### src/rtl/riscv_lsu.sv
// Load-store unit: one request/grant/response memory transaction per load/store instruction.
// Latency: store 3 cycles minimum, load 4 cycles minimum; each cycle of withheld gnt/rvalid adds one.
// Backpressure: stalls the core from acceptance until DONE; holds data_req_o with stable payload until data_gnt_i.
module riscv_lsu (
    input  logic        clk_i,
    input  logic        arstn_i,
    input  logic [31:0] lsu_addr_i,
    input  logic        lsu_we_i,
    input  logic [2:0]  lsu_size_i,
    input  logic [31:0] lsu_data_i,
    input  logic        lsu_req_i,
    output logic        lsu_stall_req_o,
    output logic [31:0] lsu_data_o,
    output logic        lsu_misaligned_o,
    output logic        data_req_o,
    output logic        data_we_o,
    output logic [3:0]  data_be_o,
    output logic [31:0] data_addr_o,
    output logic [31:0] data_wdata_o,
    input  logic        data_gnt_i,
    input  logic        data_rvalid_i,
    input  logic [31:0] data_rdata_i
);

    localparam logic [2:0] LDST_B  = 3'd0;
    localparam logic [2:0] LDST_H  = 3'd1;
    localparam logic [2:0] LDST_W  = 3'd2;
    localparam logic [2:0] LDST_BU = 3'd4;
    localparam logic [2:0] LDST_HU = 3'd5;

    typedef enum logic [1:0] {S_IDLE, S_REQ, S_WAIT, S_DONE} state_t;

    state_t      state_q, state_d;
    logic [31:0] addr_q;
    logic        we_q;
    logic [2:0]  size_q;
    logic [31:0] wdata_q;
    logic [31:0] lsu_data_q;

    logic        size_ok;
    logic        aligned;
    logic        accept;
    logic [3:0]  be_c;
    logic [31:0] wdata_c;
    logic [7:0]  rbyte;
    logic [15:0] rhalf;
    logic [31:0] load_ext;

    // Unsigned sizes exist only for loads.
    always_comb begin
        size_ok = 1'b0;
        aligned = 1'b0;
        case (lsu_size_i)
            LDST_B:  begin size_ok = 1'b1;      aligned = 1'b1;                end
            LDST_H:  begin size_ok = 1'b1;      aligned = ~lsu_addr_i[0];      end
            LDST_W:  begin size_ok = 1'b1;      aligned = (lsu_addr_i[1:0] == 2'b00); end
            LDST_BU: begin size_ok = ~lsu_we_i; aligned = 1'b1;                end
            LDST_HU: begin size_ok = ~lsu_we_i; aligned = ~lsu_addr_i[0];      end
            default: begin size_ok = 1'b0;      aligned = 1'b0;                end
        endcase
    end

    assign accept = (state_q == S_IDLE) && lsu_req_i && size_ok && aligned;

    always_ff @(posedge clk_i or negedge arstn_i) begin
        if (!arstn_i) state_q <= S_IDLE;
        else          state_q <= state_d;
    end

    always_comb begin
        state_d = state_q;
        case (state_q)
            S_IDLE: if (accept)        state_d = S_REQ;
            S_REQ:  if (data_gnt_i)    state_d = we_q ? S_DONE : S_WAIT;
            S_WAIT: if (data_rvalid_i) state_d = S_DONE;
            S_DONE:                    state_d = S_IDLE;
            default:                   state_d = S_IDLE;
        endcase
    end

    always_comb begin
        be_c    = 4'b1111;
        wdata_c = wdata_q;
        case (size_q)
            LDST_B, LDST_BU: begin
                be_c    = 4'b0001 << addr_q[1:0];
                wdata_c = {4{wdata_q[7:0]}};
            end
            LDST_H, LDST_HU: begin
                be_c    = addr_q[1] ? 4'b1100 : 4'b0011;
                wdata_c = {2{wdata_q[15:0]}};
            end
            default: begin
                be_c    = 4'b1111;
                wdata_c = wdata_q;
            end
        endcase
    end

    // Stall and misalignment are combinational on the core request, so they are
    // also gated by reset to keep every output low while arstn_i is asserted.
    always_comb begin
        lsu_stall_req_o  = 1'b0;
        lsu_misaligned_o = 1'b0;
        data_req_o       = 1'b0;
        data_we_o        = 1'b0;
        data_be_o        = 4'b0000;
        data_addr_o      = 32'h0;
        data_wdata_o     = 32'h0;
        case (state_q)
            S_IDLE: begin
                lsu_stall_req_o  = accept && arstn_i;
                lsu_misaligned_o = lsu_req_i && !(size_ok && aligned) && arstn_i;
            end
            S_REQ: begin
                lsu_stall_req_o = 1'b1;
                data_req_o      = 1'b1;
                data_we_o       = we_q;
                data_be_o       = be_c;
                data_addr_o     = {addr_q[31:2], 2'b00};
                data_wdata_o    = wdata_c;
            end
            S_WAIT:  lsu_stall_req_o = 1'b1;
            default: lsu_stall_req_o = 1'b0;
        endcase
    end

    always_comb begin
        case (addr_q[1:0])
            2'd0:    rbyte = data_rdata_i[7:0];
            2'd1:    rbyte = data_rdata_i[15:8];
            2'd2:    rbyte = data_rdata_i[23:16];
            default: rbyte = data_rdata_i[31:24];
        endcase
        rhalf = addr_q[1] ? data_rdata_i[31:16] : data_rdata_i[15:0];
        case (size_q)
            LDST_B:  load_ext = {{24{rbyte[7]}}, rbyte};
            LDST_BU: load_ext = {24'h0, rbyte};
            LDST_H:  load_ext = {{16{rhalf[15]}}, rhalf};
            LDST_HU: load_ext = {16'h0, rhalf};
            default: load_ext = data_rdata_i;
        endcase
    end

    always_ff @(posedge clk_i or negedge arstn_i) begin
        if (!arstn_i) begin
            addr_q     <= 32'h0;
            we_q       <= 1'b0;
            size_q     <= 3'd0;
            wdata_q    <= 32'h0;
            lsu_data_q <= 32'h0;
        end else begin
            if (accept) begin
                addr_q  <= lsu_addr_i;
                we_q    <= lsu_we_i;
                size_q  <= lsu_size_i;
                wdata_q <= lsu_data_i;
            end
            if (state_q == S_WAIT && data_rvalid_i)
                lsu_data_q <= load_ext;
        end
    end

    assign lsu_data_o = lsu_data_q;

endmodule
### config.mk
export PLATFORM = sky130hd
export DESIGN_NAME = riscv_lsu
export DESIGN_NICKNAME = d
export VERILOG_FILES = /design/src/rtl/riscv_lsu.sv
export SDC_FILE = /design/constraint.sdc
export NUM_CORES = 1
export LEC_CHECK = 0
export CORE_MARGIN = 3
export CORE_UTILIZATION = 44
export CTS_CLUSTER_DIAMETER = 50
export CTS_CLUSTER_SIZE = 24
export DETAILED_ROUTE_END_ITERATION = 10
export PLACE_DENSITY = 0.86
export SKIP_LAST_GASP = 1
export SLEW_MARGIN = 20
export SYNTH_ARGS = -nofsm -noshare
export SYNTH_HDL_FRONTEND = slang
export SYNTH_SLANG_ARGS = --single-unit
### constraint.sdc
create_clock -name clk_i -period 2.1 [get_ports clk_i]
set_input_delay 0.42 -clock clk_i [delete_from_list [all_inputs] [get_ports clk_i]]
set_output_delay 0.42 -clock clk_i [all_outputs]
set_load 0.02 [all_outputs]
==> results of run 1 <==
==> layout make-up <==
class | count | area share (%)
diodes | 1 | 0.0319
inverters | 9 | 0.431
well taps | 143 | 2.28
repair buffers | 251 | 28.9
clock buffers | 10 | 3.05
flip-flops and latches | 102 | 32.6
multi-input cells | 341 | 31.6
clock inverters | 6 | 1.09
==> worst register-to-register path, cell delays in order (launching register included) <==
cell,delay [ns]
dfrtp_1,0.38
inv_1,0.09
buf_4,0.14
ha_4,0.15
o211a_4,0.19
buf_8,0.17
bufbuf_16,0.37
mux2_2,0.36
==> cells in the mapped netlist (all sizes together) <==
library cell,number,area (um2)
nor2b,2,12.5
mux2,73,822
o211a,1,10.0
nand2,44,165
a222oi,7,70.1
or2,1,6.26
clkbuf,25,144
mux4,1,22.5
mux2i,16,160
nand3,30,150
a211o,1,8.76
dfrtp,102,2550
a221oi,1,8.76
nor3,3,15.0
o21ai,18,90.1
nor2,37,146
conb,1,3.75
inv,8,30.0
nor4,1,6.26
a21oi,33,169
o211ai,2,15.0
nand4b,1,23.8
ha,5,62.6
a22o,7,61.3
clkinv,1,3.75
and2,44,275
a31oi,1,6.26
o311ai,1,8.76
a22oi,8,60.1
buf,12,81.3
o22ai,1,6.26
==> power by group <==
group | switching [uW] | internal (uW) | total, uW
clock | 740 | 1070 | 1810
combinational | 3450 | 3130 | 6590
sequential | 670 | 2920 | 3590
==> cells by family (layout without fill, tap and decap cells) <==
group                      count (synthesis)  count (layout)  share of synthesized area (%)
AOI/OAI and AO/OA                         81              81                           9.89
adders and majority gates                  5               5                           1.20
buffers and inverters                     46             276                           4.98
DFF                                      102             102                           49.1
muxes                                     90              90                           19.3
other                                      1               3                         0.0722
and+or+nand+nor                          163             163                           15.4
==> metrics by stage <==
stage | instance area [um2] | power, uW | hold WS [ns] | worst slack, ns | utilization [%]
2_1_floorplan | 5200 | 7170 | 0.124 | -0.0176 | -
3_3_place_gp | 7560 | 10000 | 0.467 | -0.629 | 66.0
3_5_place_dp | 7560 | 10200 | 0.485 | -0.708 | 66.0
4_1_cts | 7710 | 11800 | 0.144 | -0.249 | 67.2
5_1_grt | 7840 | 12700 | 0.185 | -0.0708 | 68.3
6_report | 7840 | 12000 | 0.154 | -0.0220 | 68.3
==> state kept, by name, indices dropped and copies added (netlist names) <==
| name | count |
|---|---|
| size_q | 3 |
| addr_q | 32 |
| wdata_q | 32 |
| state_q | 2 |
| lsu_data_o | 32 |
| we_q | 1 |
==> per-layer routing <==
metal | global-route usage, % | vias to the layer above | part of all wire (%)
li1 | - | 2157 | -
met1 | 30.9 | 2344 | 39
met2 | 43.2 | 219 | 50
met3 | 5.55 | 36 | 7.9
met4 | 11.7 | 0 | 3.2
met5 | 0 | - | 0
==> worst max path at each step <==
stage	from	to	slack (ns)	depth (start not counted)
floorplan	state_q[1]	data_be_o[1]	-0.02	5
detailed placement	lsu_addr_i[0]	lsu_stall_req_o	-0.71	6
finish	lsu_addr_i[0]	lsu_stall_req_o	-0.02	7
global route	lsu_addr_i[0]	lsu_stall_req_o	-0.07	7
CTS	lsu_size_i[2]	lsu_stall_req_o	-0.25	6
global placement	lsu_addr_i[0]	lsu_stall_req_o	-0.63	6
==> repair_timing <==
| item | in CTS | in global routing |
|---|---|---|
| endpoints found under the setup margin | 128 | 92 |
| endpoints found under the hold margin | 0 | 0 |
| gates cloned | 2 | 1 |
| gates resized for setup | 283 | 36 |
| setup buffers | 4 | 2 |
| pin swaps | 2 | 7 |
==> reports/summary.md, run 1 <==
Measured along the y axis, the die boundary spans 115 um. Buffers placed on the I/O ports in this run total 206. Dividing the synthesized area by the synthesized cell count gives 10.7 um2.

Registers take 2550 um2. The sort of element at the end of the critical path was an output pin. The library cell used most frequently in the layout, excluding fill and tap cells, is clkdlybuf4s50_1. The flop and latch count out of synthesis is 102, and the setup-violating endpoint count in the final report is 1. Synthesis produced 488 cells. The worst-margin pin slew came out at 0.923 ns. The final-stage net count is 824, and the post-synthesis cell area is 5200 um2.

The global-route congestion overflow total came out at 0. The Yosys step of the flow raised 0 warnings. The wire length of the first global-routing pass is 26.2 mm. Arrival time reported for the critical path endpoint: 1.70 ns.

Global routing consumed, over all layers together, 25.5% of the routing resources. The portion of the clock cycle consumed by the worst path in the final layout works out to 101%. Category of the worst setup path launch point: an input port. The tool flagged a number of max-cap violations equal to 0. The estimated wirelength of the detail-placed design was 11.8 mm. The run gives 11500 um2 as the area of the core region. The number of clock buffers inserted by TritonCTS came out at 9.

In this run the critical register-to-register path is launched from state_q[1]. Capturing point of the worst reg2reg path: wdata_q[5]. In this run the number of H-tree levels came out at 3.

Wires add up to 16.9 mm. The run gives 0 as the count of final max-slew check failures. In the final routed layout, each cell accounts on average for 19.6 um. The violation count after the first detailed-route iteration is 472, and the post-route antenna net violation count is 0. In this run the tightest slew margin relative to its limit is 38.4%. The worst setup margin is -0.0220 ns. Category of the critical setup timing path: in -> out.

The run gives 38 as the count of distinct cell types in the synthesized netlist. The clock net in this run drives a total of 102 sinks. The flow ran to the end, but the final reports show violations. Dividing the detail-routed via count by the number of cells gives 5.51. The clock latency on the worst-skew pair is 0.34 ns. The run gives 13200 um2 as the overall die area. The run gives 863 as the post-layout instance count excluding filler cells.

The first-pass iteration count of the detailed router was 6; the total negative slack was -0.0220 ns. Most frequent cell on the critical path: buf_4. The buffer cell driving the clock tree root is clkbuf_16. The post-placement cell count is 838. The largest incremental delay on the critical path is 0.30 ns, and the worst voltage drop across the vdd grid is 0.789 mV.

Number of buffers and inverters on the critical path: 3. The worst clock skew is 0.00297 ns. The logs give 4756 for the overall via count from detail_route and 0.14 ns for the register-to-register setup slack.

Worst path required time: 1.68 ns. The tools report the effective utilization at floorplan as 45.3%. For this design the ratio of total power to cell area is 1530 nW/um2. The worst hold path belongs to the class in -> async.

The final reports fail on setup timing. Setup repair after global routing could not meet its margin everywhere. The run gives 49.1% as the portion of the post-synthesis area used by sequential elements. For the worst flop-to-flop path, the logic depth is 7. For the cell leakage power, the log shows 0.00362 uW. The logs give 0 for the final count of hold timing violations and 2480 um2 for the area occupied by multi-input gates. Derived from the worst setup path, the maximum achievable clock frequency is 471 MHz. Traced cell by cell, the critical path runs through dlygate4sd2_1, nor4_2, buf_4, o211a_4, a21oi_2, nor2_1, buf_4. Cells with a size suffix above 1 make up 31.6% of the layout. Via count of the first global-routing pass: 5052.

TritonCTS built the clock tree. The critical path's top delay family is buffers and inverters. For this run, design rule violations remaining after detail routing come to 0. The number of buffers inserted for hold repair after clock tree synthesis was 0.

Clock-pin slew on the worst setup and hold paths: 0.07 ns. The placement row count is 39, and the growth of design area from synthesis to finish is 50.8%. Along the worst path, the maximum fanout reaches 3.

The maximum number of pins on one net before global-route repair was 72; the number of ports placed on the die boundary was 209. No sink is reached through more buffers than the 2 on the longest clock path. From left edge to right edge, the die measures 115 um. Among all stages on the critical path, the largest delay is contributed by dlygate4sd2_1.

The post-layout minimum cycle time came out at 2.12 ns. The run gives 0.919 as the final weighted congestion of routability-driven global placement. The run gives 1 as the number of antenna violations at the first check in global routing. The filler cells instantiated in the layout total 870. Leaving out fill and tap cells, the most frequent cells in the layout are clkdlybuf4s50_1 (129), dfrtp_1 (100), mux2_2 (73).
(Power assumes the default switching activity.)
==> run 2: changes to the inputs <==
- CORE_UTILIZATION: 44 -> 35
- PLACE_DENSITY: 0.86 -> 0.72
==> run 2 against run 1 <==
Effect of this change:
- the flow still finishes with violations (setup timing)
- fmax fell by 1.1%
- hold slack got worse by 0.0017 ns
- final area rose by 1.8%
- routed wire length fell by 3.8%
- sequential power fell by 2%
==> reports/summary.md, run 2 (same netlist as run 1, synthesis figures left out) <==
The run finished, with violations left. The final reports fail on setup timing. The end point of the critical path is lsu_stall_req_o. The worst-path maximum fanout was 2 (-1).

For the count of final max-slew check failures, the log shows 0 (unchanged). The worst clock skew was 0.00613 ns (+0.00317 ns); the worst setup margin was -0.0461 ns (-0.0241 ns). The placement row count came out at 43 (+10%).

The routed wire length was 16.3 mm (-3.8%). The tools report the register-to-register setup slack as 0.19 ns (+0.05 ns). The worst path required time came out at 1.68 ns (about the same). Cell depth of the worst flop-to-flop path: 7 (unchanged). The number of inserted filler cells in the final layout came out at 1210 (+39%). Final count of hold timing violations: 0 (unchanged). The maximum clock frequency was 466 MHz (-1.1%).

The logs give 0 (unchanged) for the number of max-cap violations and 2 (+1) for the setup-violating endpoint count in the final report. The number of antenna violations at the first check in global routing was 0 (-1); the arrival time reported for the critical path endpoint was 1.73 ns (+0.03 ns). The logs give -0.654 ns (+0.0543 ns) for the worst slack at placement and 0 (unchanged) for the post-route antenna net violation count. The number of buffers on the longest clock path is 2 (unchanged). The tools report the worst voltage drop across the vdd grid as 0.800 mV (+1.4%).

Post-detailed-placement cell area: 7570 um2 (+0.15%). Setup repair after global routing could not meet its margin everywhere. The power density relative to cell area was 1490 nW/um2 (-2.7%). Die outline height: 128 um (+11%).

TritonCTS built the clock tree. The worst register-to-register path ends at addr_q[26]. The logs give 19.7% (-5.8 points) for the total routing resource utilization after global routing and 3 (unchanged) for the number of H-tree levels. The number of ports placed on the die boundary was 209 (unchanged); the layout cell share with drive strength beyond 1 was 31.0% (-0.54 points).

Most common cell after layout, fill and taps aside: clkdlybuf4s50_1. The run gives 830 (+0.73%) as the final-stage net count. The run gives 72 (unchanged) as the maximum number of pins on one net before global-route repair. Overall via count from detail_route: 4709 (-0.99%). The tools report the final antenna diode count as 0 (-1). CTS placed an instance of clkbuf_16 at the clock tree root. The growth of design area from synthesis to finish is 53.5%, and the post-detailed-route wirelength per cell is 18.0 um (-8.3%). Total negative slack: -0.0560 ns (-0.0340 ns). The final weighted congestion of routability-driven global placement is 0.874 (-4.9%), and the via count of the first global-routing pass is 4885 (-3.3%). The global-route congestion overflow total was 0 (unchanged); the cell leakage power was 0.00353 uW (-2.5%).

For the wire length of the first global-routing pass, the log shows 25.5 mm (-2.8%). The run gives 877 (+4.7%) as the post-placement cell count. The critical path starts at lsu_addr_i[1]. The sequential standard cell area was 2550 um2 (unchanged).

The sort of element at the end of the critical path was an output pin. The worst-margin pin slew was 0.943 ns (+0.0190 ns); the estimated wirelength of the detail-placed design was 12.0 mm (+1.1%). The area of the core region came out at 14200 um2 (+24%). The area occupied by multi-input gates came out at 2430 um2 (-1.7%). The horizontal extent of the die came out at 128 um (+11%). The critical path in this run is classified as in -> out. The library cells used most frequently in the layout, excluding fill and tap cells, are clkdlybuf4s50_1 (132), dfrtp_1 (100), mux2_2 (73). The post-layout instance count excluding filler cells was 905 (+4.9%); the first-pass iteration count of the detailed router was 5 (-1). The clock-pin slew on the worst setup and hold paths was 0.07 ns (about the same); the clock latency on the worst-skew pair was 0.35 ns (about the same). The tightest min-delay check is of the in -> async type. The post-layout minimum cycle time is 2.15 ns (+0.0241 ns), and the number of clock sinks seen by CTS is 102 (unchanged). The number of clock buffers inserted by TritonCTS is 9 (unchanged), and the portion of the clock cycle consumed by the worst path in the final layout is 102% (+1.1 points). Startpoint of the most critical register-to-register path: state_q[1]. The per-cell via count in the routed design works out to 5.20 (-5.6%).

For the area of all placed cells without fillers, the log shows 7980 um2 (+1.8%). The post-route DRC violation count was 0 (unchanged). The tools report the relative slew slack as 37.2% (-1.3 points). The effective utilization at floorplan is 36.6% (-8.7 points). The number of buffer cells added on primary ports is 206 (unchanged). The worst setup path is launched from an input port. The overall die area is 16300 um2 (+24%).

The violation count after the first detailed-route iteration is 272 (-42%).
run 2: worst min path at each step:
stage | endpoint | slack, ns | cells past startpoint
2_1_floorplan | addr_q[0] | 0.12 | 0
3_3_place_gp | we_q | 0.23 | 1
3_5_place_dp | we_q | 0.23 | 1
4_1_cts | state_q[1] | 0.14 | 2
5_1_grt | addr_q[9] | 0.17 | 2
6_report | addr_q[6] | 0.15 | 2
run 2: per-layer routing:
metal	GRT usage, %	up-vias	share of wire, %
li1	-	2160	-
met1	23.9	2292	40
met2	33.1	232	49
met3	6.38	25	8.7
met4	6.68	0	2.3
met5	0	-	0
run 2: layout make-up:
class | instances | share of cell area, %
multi-input cells | 341 | 30.5
well taps | 180 | 2.82
clock inverters | 7 | 0.816
inverters | 9 | 0.424
flip-flops and latches | 102 | 32.0
clock buffers | 9 | 2.82
repair buffers | 257 | 30.6
run 2: what timing repair did:
action                                  in CTS  in global routing
gates cloned                                 0                  0
hold buffers                                 1                  0
setup buffers                                5                  6
hold endpoints to repair                     1                  0
gates resized for setup                    254                 28
pin swaps                                    2                  7
endpoints found under the setup margin     135                109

■ ■ ■ ■ ■ ■ ■

Retype only the lines above between the line with "nor4,1,6.26" and the line with "cells by family", counting those two lines as well, and keep every character as it is.

▸ Solution
nor4,1,6.26
a21oi,33,169
o211ai,2,15.0
nand4b,1,23.8
ha,5,62.6
a22o,7,61.3
clkinv,1,3.75
and2,44,275
a31oi,1,6.26
o311ai,1,8.76
a22oi,8,60.1
buf,12,81.3
o22ai,1,6.26
==> power by group <==
group | switching [uW] | internal (uW) | total, uW
clock | 740 | 1070 | 1810
combinational | 3450 | 3130 | 6590
sequential | 670 | 2920 | 3590
==> cells by family (layout without fill, tap and decap cells) <==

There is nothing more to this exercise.